ACTIVITY
The lines from the start of the records through the one containing "out_valid is low)" are to be transcribed exactly, and nothing else.

Saved data entries
━━━━━━━━━━━━━━━━━━━━━━━━━━━━━━
==> config.mk <==
export PLATFORM = sky130hd
export DESIGN_NAME = flit_buffer_fifo
export DESIGN_NICKNAME = d
export VERILOG_FILES = /design/src/rtl/flit_buffer_fifo.sv
export SDC_FILE = /design/constraint.sdc
export NUM_CORES = 1
export LEC_CHECK = 0
export CAP_MARGIN = 0
export CELL_PAD_IN_SITES_DETAIL_PLACEMENT = 1
export CELL_PAD_IN_SITES_GLOBAL_PLACEMENT = 1
export CORE_MARGIN = 10
export CORE_UTILIZATION = 41
export CTS_CLUSTER_DIAMETER = 60
export DETAILED_ROUTE_END_ITERATION = 12
export GPL_TIMING_DRIVEN = 0
export PLACE_DENSITY_LB_ADDON = 0.25
export SLEW_MARGIN = 0
export SYNTH_ARGS = -nofsm -noshare
export SYNTH_HDL_FRONTEND = slang
export SYNTH_SLANG_ARGS = --single-unit
==> constraint.sdc <==
create_clock -name clk -period 2.2 [get_ports clk]
set_clock_uncertainty 0.1 [all_clocks]
set_input_delay 0.66 -clock clk [delete_from_list [all_inputs] [get_ports clk]]
set_output_delay 0.66 -clock clk [all_outputs]
set_load 0.05 [all_outputs]
==> src/rtl/flit_buffer_fifo.sv <==
// flit_buffer_fifo
//   Router input-port flit buffer. It holds up to DEPTH flits between an
//   upstream and a downstream valid/ready channel. The read side is
//   first-word fall-through. The buffer also reports its occupancy, raises
//   an almost-full flag for upstream flow control, and supports a
//   synchronous flush.
//
// Parameters
//   WIDTH      flit width in bits
//   DEPTH      number of flit slots (power of two, >= 2)
//   AF_THRESH  almost_full asserts when count >= AF_THRESH (1..DEPTH)
//
// Ports
//   clk          system clock, rising edge
//   rst_n        asynchronous active-low reset
//   flush        synchronous clear of all stored flits
//   in_data      upstream flit
//   in_valid     upstream flit present
//   in_ready     buffer can accept a flit this cycle
//   out_data     head flit (don't-care while out_valid is low)
//   out_valid    head flit present
//   out_ready    downstream takes the head flit this cycle
//   count        number of stored flits
//   almost_full  count >= AF_THRESH
module flit_buffer_fifo #(
    parameter int WIDTH     = 11,
    parameter int DEPTH     = 4,
    parameter int AF_THRESH = 3
) (
    input  logic                       clk,
    input  logic                       rst_n,
    input  logic                       flush,
    input  logic [WIDTH-1:0]           in_data,
    input  logic                       in_valid,
    output logic                       in_ready,
    output logic [WIDTH-1:0]           out_data,
    output logic                       out_valid,
    input  logic                       out_ready,
    output logic [$clog2(DEPTH+1)-1:0] count,
    output logic                       almost_full
);

    localparam int CW = $clog2(DEPTH + 1);
    localparam int AW = $clog2(DEPTH);

    logic [WIDTH-1:0] mem [DEPTH];
    logic [AW-1:0]    rd_ptr;
    logic [AW-1:0]    wr_ptr;
    logic             rdy_en;
    logic             push;
    logic             pop;

    // rdy_en keeps in_ready low while reset is asserted. It releases the
    // upstream side on the first clock edge after rst_n deasserts.
    assign in_ready    = rdy_en && (count < CW'(DEPTH));
    assign out_valid   = (count != '0);
    assign out_data    = mem[rd_ptr];
    assign almost_full = (count >= CW'(AF_THRESH));

    // Flush wins over both handshakes, so nothing is transferred on that edge.
    assign push = in_valid && in_ready && !flush;
    assign pop  = out_valid && out_ready && !flush;

    always_ff @(posedge clk or negedge rst_n) begin
        if (!rst_n) begin
            rd_ptr <= '0;
            wr_ptr <= '0;
            count  <= '0;
            rdy_en <= 1'b0;
        end else begin
            rdy_en <= 1'b1;
            if (flush) begin
                rd_ptr <= '0;
                wr_ptr <= '0;
                count  <= '0;
            end else begin
                // Pointers are log2(DEPTH) bits wide, so they wrap naturally.
                // Full and empty are told apart by count alone.
                if (push) begin
                    wr_ptr <= wr_ptr + AW'(1);
                end
                if (pop) begin
                    rd_ptr <= rd_ptr + AW'(1);
                end
                case ({push, pop})
                    2'b10:   count <= count + CW'(1);
                    2'b01:   count <= count - CW'(1);
                    default: count <= count;
                endcase
            end
        end
    end

    // Storage is never reset. Its contents only matter while out_valid is high.
    always_ff @(posedge clk) begin
        if (push) begin
            mem[wr_ptr] <= in_data;
        end
    end

endmodule

Yosys cells after proc, flatten, opt, wreduce, memory -nomap -nowiden
Memories as Yosys holds them, arrays and structs flattened.
Cells that the tools add are included.
{"block": "totals", "mem_count": 1, "wordCells": 31, "output_inout_bits": 17, "reg_bits": 8, "in_bits": 16, "ram_bits": 44}
{"memory": "mem", "depth": 4, "width": 11, "rd": 1, "rd_clocked_by_memory_dff": 0, "wr": 1, "line_no": "46", "source": "logic [WIDTH-1:0] mem [DEPTH];"}
{"block": "classes", "n_eq_ne": 2, "n_mux": 8, "n_reduce_logical": 10, "magnitude_cmp": 2, "n_addsub": 4}
{"op": "2-to-1 mux 2 bit", "n": 4}
{"op": "case mux 3 bit (2 select lines)", "n": 1}
{"op": "nonzero test 3 bit", "n": 2}
{"op": "logical AND 1 bit", "n": 5}
{"op": "adder 2 x 1 -> 2 bit, second input constant", "n": 2}
{"op": "nonzero test 2 bit", "n": 2}
{"op": "adder 3 x 1 -> 3 bit, second input constant", "n": 1}
{"op": ">= comparator 3 x 2 -> 1 bit, second input constant", "n": 1}
{"op": "less-than comparator 3 bit, second input constant", "n": 1}
{"op": "2-to-1 mux 3 bit", "n": 1}
{"op": "subtractor 3 x 1 -> 3 bit, second input constant", "n": 1}
{"op": "equality test 2 x 1 -> 1 bit, second input constant", "n": 1}
{"op": "equality test 2 bit, second input constant", "n": 1}
{"op": "2-to-1 mux 1 bit", "n": 2}
{"op": "zero test 1 bit", "n": 1}

Longest topological paths before layout
{"block": "depth", "depth_word": 7, "depth_mapped": 6, "ltp_nobuf": 5}

Least setup slack after synthesis
No wires, ideal clock.
{"block": "synth_path", "path_kind": "register to register", "from": "reg count[2]", "to": "reg count[2]", "period_less_slack_ps": 2394, "setup_time_ps": 82, "stages_incl_launch_ff": 6, "required_time_ps": 2018, "arrival_ps": 2212, "path_buffers": 0, "setup_slack_ps": -194, "cell_sequence": "dfrtp_1 > o31ai_4 > nor3_1 > fa_1 > or4_1 > a31oi_1"}
{"block": "synth_via", "elab_chain_cells": 7, "word_cells_on_any_way": 14, "classes_between": "add/sub (2); order compare (1); eq/ne (2); mux (2); reduce/logical (7)"}
{"item": "start, declared", "line_no": "39", "source": "output logic [$clog2(DEPTH+1)-1:0] count,"}
{"item": "start signal, assigned", "line_no": "86", "source": "2'b10: count <= count + CW'(1);"}
{"item": "start signal, assigned", "line_no": "87", "source": "2'b01: count <= count - CW'(1);"}
{"item": "start signal, assigned", "line_no": "88", "source": "default: count <= count;"}
{"item": "less-than comparator 3 bit", "line_no": "55", "source": "assign in_ready = rdy_en && (count < CW'(DEPTH));"}
{"item": "logical AND 1 bit", "line_no": "55"}
{"item": "logical AND 1 bit (2 in series)", "line_no": "61", "source": "assign push = in_valid && in_ready && !flush;"}
{"item": "equality test 2 x 1 -> 1 bit or equality test 2 bit (tied branches)", "line_no": "85", "source": "case ({push, pop})"}
{"item": "case mux 3 bit (2 select lines)", "line_no": "85"}
{"item": "2-to-1 mux 3 bit", "line_no": "72", "source": "if (flush) begin"}
Parallel ways exist; a longest one is shown, timed or not.
A chain may end at the register's enable or synchronous reset.

Final worst setup path
{"block": "layout_path", "from": "reg rd_ptr[0]", "to": "out out_data[9]"}
{"block": "layout_via", "elab_chain_cells": 1}
{"item": "start, declared", "line_no": "47", "source": "logic [AW-1:0] rd_ptr;"}
{"item": "start signal, assigned", "line_no": "83", "source": "rd_ptr <= rd_ptr + AW'(1);"}
{"item": "memory read (4 x 11 bit)"}
{"item": "end, declared", "line_no": "36", "source": "output logic [WIDTH-1:0] out_data,"}
Every way passes these cells.

==> run_results.csv <==
group,metric,value,unit
status,outcome,"complete, but fails checks",
status,violations,"negative setup slack",
yosys,syn_area,2126,um2
worst_setup_path,endpoint,"out_data[9]",
yosys,synth.net_count,130,
pwr,seq_power_share,38.2,%
die,rows,26,
pwr,p_comb_share,39.1,%
global_route,antenna_found_initial,0,
clock_tree,h-tree-depth,2,
place,place_area,2545,um2
global_route,grt_pass1_vias,1311,
route,drc_errors,0,
yosys,synth_edf_count,44,
place,numPortBuffers,32,
yosys,ys.flop_type,"edfxtp_1",
die,start_util,41.89,%
global_route,grt_max_degree,16,
global_route,grt_use_met3,3.749,%
final_layout,num_antenna_cells,0,
clock_tree,clkTransAtPathRegs,0.10,ns
route,drtPass1Iterations,6,
timing,timing.final.hold_violations,0,
clock_tree,clkLatencyLatePin,0.30,ns
final_layout,fin_area,2826,um2
timing,setup_viol_count_final,12,
timing,max_slew.worst_pin.slew,0.6439,ns
timing,min_period_over_period,110.8,%
yosys,synth-async-reset-ratio,15.38,%
timing,timing.fmax,410.2,MHz
timing,setup_ws,-0.2376,ns
final_layout,n_fill_cell,476,
global_route,met2_usage,18.29,%
route,drtAntennaViolNets,0,
clock_tree,root_buffer,"clkbuf_8",
global_route,grt_pass1_wl,7107,um
yosys,yosys_register_bits,52,
die,die_h,92.01,um
place,dp_slack,-0.7346,ns
final_layout,layoutNonFillerInstCount,230,
worst_setup_path,timing.rr.start,"count[2]",
run,maxCapViolations,0,
route,drt_iter0_drc,58,
worst_setup_path,r2r_cells,6,
worst_setup_path,timing.reg2reg.setup_slack,0.11,ns
die,core,5075,um2
global_route,grt-ovfl-total,0,
worst_setup_path,critPathArrivalTime,1.68,ns
pwr,p_sw_share,32.55,%
clock_tree,cts_hold_buffers,0,
route,vias_per_cell,4.991,
worst_setup_path,cp-start-kind,"flop",
final_layout,drive_gt1_share,36.88,%
worst_hold_path,min_path_type,"flop to flop",
timing,fin_crit,2.438,ns
worst_setup_path,end_kind,"primary output",
route,wl,4498,um
yosys,ys_types,33,
yosys,ys_seq_area_share,71.57,%
global_route,grt.busiest_layer,"met2",
final_layout,final_nets,180,
pwr,vdd_drop_max,367.1,uV
pwr,pwr-share-clk,22.7,%
die,pin_count,33,
die,die_area,8465,um2
global_route,grt.total_usage,10.96,%
worst_setup_path,crit_required,1.44,ns
pwr,power_leakage,1.022,nW
pwr,intPower,2.096,mW
place,gp_congestion,0.7034,
worst_setup_path,worst-path-max-fanout,5,
route,num_vias,1148,
clock_tree,numClockSinks,52,
die,die_w,92.01,um
worst_setup_path,critPathKind,"flop to primary output",
final_layout,area_growth,32.96,%
yosys,synth.avg_cell_area,19.50,um2
timing,slew_headroom,57.07,%
route,post_drt_wl_per_cell,19.56,um
yosys,yosysWarnings,0,
timing,whs,0.5069,ns
worst_setup_path,r2r_end,"count[1]",
worst_setup_path,cp-startpoint,"rd_ptr[0]",
global_route,use_met1,13.16,%
timing,finalSetupTns,-1.863,ns
place,dp.cells,211,
pwr,switchingPower,1.011,mW
clock_tree,cts_made_buffers,5,
clock_tree,cts_tree,"yes",
clock_tree,cts.path.max_buffers,2,
timing,rsz0062_at_grt,"true",
place,dpl.hpwl,2906,um
pwr,p_per_area,1099,nW/um2
yosys,synth_cells,109,
timing,final_max_slew_viol_count,0,
[metal layers]
layer,vias up,wire length (um)
met4,0,34
met5,-,0
met3,4,198
li1,527,-
met2,22,2358
met1,595,1906
[Yosys cell counts, types with 2 or more instances]
cell	n	area share [%]
ha_1	4	2.4
dfrtp_1	8	9.4
edfxtp_1	44	62
inv_1	3	0.53
nand4b_1	3	1.2
nor2_1	5	0.88
xor2_1	2	0.82
mux4_2	11	12
nand2_1	2	0.35
and2_1	4	1.2
[critical path, cell delays in order, from the launching register on]
cell and delay [ns]:
dfrtp_2 0.42, buf_12 0.11, buf_12 0.11, mux4_2 0.54, buf_8 0.18
[area by class of cell]
type	instances	area [um2]	area share [%]
multi-input combinational	50	580.6	20.54
inverter	3	11.26	0.3984
sequential	52	1526	54.01
clock inverter	1	30.03	1.062
timing repair buffer	43	441.7	15.63
buffer	4	52.55	1.859
clock buffer	7	96.34	3.409
tap	70	87.58	3.099
[stage by stage]
step	total power, mW	utilization (%)
after global placement	2.189	50.15
final	3.107	55.70
after CTS	3.124	55.70
after detailed placement	2.218	50.15
after floorplan	1.895	-
after global routing	3.244	55.70
[sequential cells by signal, indices dropped and copies added, names as in the netlist]
name    count
rd_ptr      2
count       3
mem        44
rdy_en      1
wr_ptr      2
[power by group through the flow]
stage | combinational [mW] | sequential [mW] | clock, mW
after global routing | 1.29 | 1.20 | 0.761
after floorplan | 0.634 | 1.26 | 0
after CTS | 1.22 | 1.19 | 0.714
after global placement | 0.977 | 1.21 | 0
final | 1.21 | 1.19 | 0.706
after detailed placement | 0.999 | 1.22 | 0
[repair_timing]
item | CTS | global route
setup buffers | 8 | 4
cloned | 1 | 0
endpoints found under the setup margin | 63 | 15
pin swaps | 5 | 3
gates resized for setup | 111 | 6
[cell usage in the layout (no fill, tap or decap), types with 2 or more instances in the layout]
| cell type | instances |
|---|---|
| clkbuf_2 | 2 |
| buf_12 | 2 |
| clkdlybuf4s15_2 | 2 |
| dlygate4sd2_1 | 5 |
| nand4b_1 | 3 |
| buf_4 | 8 |
| buf_8 | 4 |
| clkbuf_8 | 8 |
| clkdlybuf4s50_1 | 12 |
| and2_1 | 4 |
| nand2_1 | 2 |
| mux4_2 | 11 |
| edfxtp_1 | 44 |
| dfrtp_2 | 4 |
| buf_6 | 11 |
| dfrtp_1 | 4 |
| ha_1 | 4 |
| inv_1 | 3 |
| xor2_1 | 2 |
| nor2_1 | 5 |
[logic make-up (layout without fill, tap and decap cells)]
| kind of cell | after synthesis | in the layout | synth area share [%] |
|---|---|---|---|
| AND/OR/NAND/NOR | 23 | 23 | 6.769 |
| XOR/XNOR | 4 | 4 | 2.296 |
| multiplexers | 11 | 11 | 11.65 |
| AO/OA/AOI/OAI | 6 | 6 | 2.590 |
| flip-flops | 52 | 52 | 71.57 |
| other | 1 | 1 | 0.1764 |
| adder cells (fa/ha/maj) | 5 | 5 | 3.296 |
| buffers and inverters | 7 | 58 | 1.647 |
[worst min path at each step]
stage	start	to	cells after the start
floorplan	rst_n	count[0]	0
global placement	wr_ptr[1]	wr_ptr[1]	2
detailed placement	wr_ptr[1]	wr_ptr[1]	2
CTS	wr_ptr[1]	wr_ptr[1]	2
global route	wr_ptr[1]	wr_ptr[1]	2
finish	wr_ptr[1]	wr_ptr[1]	2
Note: power is estimated with default switching activity, not from simulation.
==> edit: new RTL, same settings <==
Make the reset (`rst_n`) synchronous in one clocked block. Comments in the files are not updated.
--- a/src/rtl/flit_buffer_fifo.sv
+++ b/src/rtl/flit_buffer_fifo.sv
@@ -61,7 +61,7 @@
     assign push = in_valid && in_ready && !flush;
     assign pop  = out_valid && out_ready && !flush;
 
-    always_ff @(posedge clk or negedge rst_n) begin
+    always_ff @(posedge clk) begin
         if (!rst_n) begin
             rd_ptr <= '0;
             wr_ptr <= '0;
Formal check against the unedited RTL: differs if rst_n is asserted again (counterexample within 4 cycles, from zero or initial values and one cycle with rst_n low); with rst_n held inactive, the same outputs for 10 cycles.
==> edit against the original RTL <==
The run still ends with negative setup slack left; area after synthesis down 0.29%; final area down 4.8%; sequential share of layout area up 2.9 points; final cell count down 2.6%; routed wire length down 9.2%; worst setup slack better by 140 ps; sequential cell count up 2; non-clock buffer count down 9; global-route usage down 0.69 points; count of clock-buffer cells in the layout down 1; critical path type unchanged.
Power is not compared: it rests on default switching activity, and its combinational part moved more than twofold at a synthesized area within 25%.
==> edit: results <==
[routing]
initialDrtViolationCount = 71
drt-total-wl_um = 4090
first_pass_iters = 4

[global_route]
grt_max_degree = 17
grt_pass1_wl_um = 6700
grt_pass1_vias = 1267
met1_usage = 0.112
met2_usage = 0.181

[logic_synthesis]
muxShareOfSynthArea = 0.123
ys_seq_area_frac = 0.718
syn_nets = 133
synth_area_leaders = edfxtp_1 (62%), mux4_2 (11%), dfxtp_1 (9.4%)
synth_fa_ha_area_frac = 0.0390
synthTopCellsByCount = edfxtp_1 (44), dfxtp_1 (10), mux4_2 (10), nor2_1 (10), inv_1 (6)
synth_compound_area_frac = 0.0283
ys_async_sr_fraction = 0

[layout]
multi_input_gates = 48
nNetsFinal = 175
buffer_area_frac = 0.146
seq_area_frac = 0.569

[placed_design]
routabilityCongestion = 0.717

[timing]
setup_violations = 11
setup_ws_ps = -96.9

[run_status]
violations = negative setup slack
status = finished with violations

[critical_path]
worstPathArrival_ps = 1540
regToRegSetupSlack_ps = 180
r2r-start = count[2]
edit: changes by cell type in the layout (fill, tap and decap cells not counted), moves of 3 or more:
cell | before | now
dfxtp_1 | 0 | 6
nand4b_1 | 3 | 0
dfrtp_2 | 4 | 0
buf_8 | 4 | 1
nor2_1 | 5 | 9
dfrtp_1 | 4 | 0
buf_4 | 8 | 2
inv_1 | 3 | 6
edit: worst min path at each step:
stage | startpoint | endpoint | slack (ps) | cells after the start
6_report | rd_ptr[1] | flip-flop | 450 | 2
5_1_grt | rd_ptr[1] | rd_ptr[1] | 500 | 2
4_1_cts | rd_ptr[1] | rd_ptr[1] | 450 | 2
3_5_place_dp | rd_ptr[1] | flip-flop | 420 | 2
3_3_place_gp | rd_ptr[1] | rd_ptr[1] | 400 | 2
2_1_floorplan | rd_ptr[1] | flip-flop | 380 | 2
edit: what timing repair did:
| action | 4_1_cts | 5_1_grt |
|---|---|---|
| endpoints found under the setup margin | 63 | 13 |
| pin swaps | 0 | 1 |
| hold buffers | 0 | 0 |
| gates cloned | 1 | 0 |
| setup buffers | 0 | 2 |
| gates resized for setup | 99 | 5 |
edit: stage by stage:
step / setup slack, ps / setup TNS [ps] / cells / power, uW / hold slack [ps]
detailed placement: -619 / -21700 / 213 / 1260 / 425
global route: -138 / -1320 / 224 / 1860 / 501
floorplan: 38.3 / 0 / 111 / 1200 / 385
finish: -96.9 / -844 / 224 / 1800 / 450
CTS: -129 / -1070 / 222 / 1820 / 453
global placement: -565 / -19160 / 213 / 1250 / 404
edit: per-layer routing:
layer  up-vias  part of all wire
met5         -                 0
met4         0             0.014
met3         5             0.048
met2        22              0.53
met1       550              0.41
li1        503                 -
edit: worst max-delay path: stages (launching register included):
cell and delay, ps:
dfxtp_4 400, buf_16 130, mux4_2 520, buf_6 170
━━━━━━━━━━━━━━━━━━━━━━━━━━━━━━
RESULT OF THIS EXERCISE
==> config.mk <==
export PLATFORM = sky130hd
export DESIGN_NAME = flit_buffer_fifo
export DESIGN_NICKNAME = d
export VERILOG_FILES = /design/src/rtl/flit_buffer_fifo.sv
export SDC_FILE = /design/constraint.sdc
export NUM_CORES = 1
export LEC_CHECK = 0
export CAP_MARGIN = 0
export CELL_PAD_IN_SITES_DETAIL_PLACEMENT = 1
export CELL_PAD_IN_SITES_GLOBAL_PLACEMENT = 1
export CORE_MARGIN = 10
export CORE_UTILIZATION = 41
export CTS_CLUSTER_DIAMETER = 60
export DETAILED_ROUTE_END_ITERATION = 12
export GPL_TIMING_DRIVEN = 0
export PLACE_DENSITY_LB_ADDON = 0.25
export SLEW_MARGIN = 0
export SYNTH_ARGS = -nofsm -noshare
export SYNTH_HDL_FRONTEND = slang
export SYNTH_SLANG_ARGS = --single-unit
==> constraint.sdc <==
create_clock -name clk -period 2.2 [get_ports clk]
set_clock_uncertainty 0.1 [all_clocks]
set_input_delay 0.66 -clock clk [delete_from_list [all_inputs] [get_ports clk]]
set_output_delay 0.66 -clock clk [all_outputs]
set_load 0.05 [all_outputs]
==> src/rtl/flit_buffer_fifo.sv <==
// flit_buffer_fifo
//   Router input-port flit buffer. It holds up to DEPTH flits between an
//   upstream and a downstream valid/ready channel. The read side is
//   first-word fall-through. The buffer also reports its occupancy, raises
//   an almost-full flag for upstream flow control, and supports a
//   synchronous flush.
//
// Parameters
//   WIDTH      flit width in bits
//   DEPTH      number of flit slots (power of two, >= 2)
//   AF_THRESH  almost_full asserts when count >= AF_THRESH (1..DEPTH)
//
// Ports
//   clk          system clock, rising edge
//   rst_n        asynchronous active-low reset
//   flush        synchronous clear of all stored flits
//   in_data      upstream flit
//   in_valid     upstream flit present
//   in_ready     buffer can accept a flit this cycle
//   out_data     head flit (don't-care while out_valid is low)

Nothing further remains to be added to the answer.